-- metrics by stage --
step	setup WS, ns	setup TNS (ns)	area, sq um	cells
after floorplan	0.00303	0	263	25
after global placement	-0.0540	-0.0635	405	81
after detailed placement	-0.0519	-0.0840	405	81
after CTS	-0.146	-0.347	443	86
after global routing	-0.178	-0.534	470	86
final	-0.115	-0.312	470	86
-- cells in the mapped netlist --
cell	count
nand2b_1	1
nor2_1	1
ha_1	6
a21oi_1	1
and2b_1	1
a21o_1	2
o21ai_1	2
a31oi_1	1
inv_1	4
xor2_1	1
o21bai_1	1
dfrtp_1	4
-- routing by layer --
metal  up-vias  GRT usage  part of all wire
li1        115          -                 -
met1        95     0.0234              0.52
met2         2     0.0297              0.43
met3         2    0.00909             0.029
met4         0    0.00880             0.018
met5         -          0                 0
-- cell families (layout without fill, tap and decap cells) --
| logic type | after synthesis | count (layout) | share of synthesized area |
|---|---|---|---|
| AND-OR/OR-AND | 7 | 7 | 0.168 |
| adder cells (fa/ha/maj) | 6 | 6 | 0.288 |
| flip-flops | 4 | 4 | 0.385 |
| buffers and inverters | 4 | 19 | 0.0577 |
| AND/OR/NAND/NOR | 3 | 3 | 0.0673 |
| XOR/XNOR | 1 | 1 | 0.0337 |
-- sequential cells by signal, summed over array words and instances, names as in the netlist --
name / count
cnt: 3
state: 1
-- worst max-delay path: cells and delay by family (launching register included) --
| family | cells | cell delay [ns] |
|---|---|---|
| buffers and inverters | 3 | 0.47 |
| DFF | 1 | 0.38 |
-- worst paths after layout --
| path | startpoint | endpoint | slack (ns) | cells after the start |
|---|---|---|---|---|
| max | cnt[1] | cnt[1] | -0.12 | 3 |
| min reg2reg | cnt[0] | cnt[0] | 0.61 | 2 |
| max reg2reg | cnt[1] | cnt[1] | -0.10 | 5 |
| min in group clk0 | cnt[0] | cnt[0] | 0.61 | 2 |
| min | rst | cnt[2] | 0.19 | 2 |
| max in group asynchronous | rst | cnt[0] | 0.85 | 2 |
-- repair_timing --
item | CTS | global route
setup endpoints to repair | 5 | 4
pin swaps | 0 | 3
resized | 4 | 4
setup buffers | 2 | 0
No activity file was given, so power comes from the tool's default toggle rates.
`design/flow/design.v`:
```
module repeat5(clk,rst,cnt);
  input clk,rst;
  output [1:0] cnt;
  reg [1:0] cnt;
  wire [2:0] b1,b2;
  wire [1:0] b3,b4,b5;
  wire s1,s2;
  reg [2:0] mod5;
  assign b1 = mod5 + 1;
  assign s1 = (mod5==4);
  assign b2 = s1 ? 0 : b1;
  always @ (posedge clk or posedge rst)
    begin
      if (rst)
        mod5 <= 0;
      else 
        mod5 <= b2;
    end
  assign b5 = cnt + 1;
  assign s2 = cnt == 2;
  assign b3 = s2 ? 0 : b5;
  assign b4 = s1 ? b3 : cnt;	 
  always @ (posedge clk or posedge rst)
    begin
      if (rst)
        cnt <= 0;
      else 
        cnt <= b4;
    end
endmodule 
```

=====

Brief: Among the lines of the material, find those that hold the word "family" and copy them.

Task answer:
-- worst max-delay path: cells and delay by family (launching register included) --
| family | cells | cell delay [ns] |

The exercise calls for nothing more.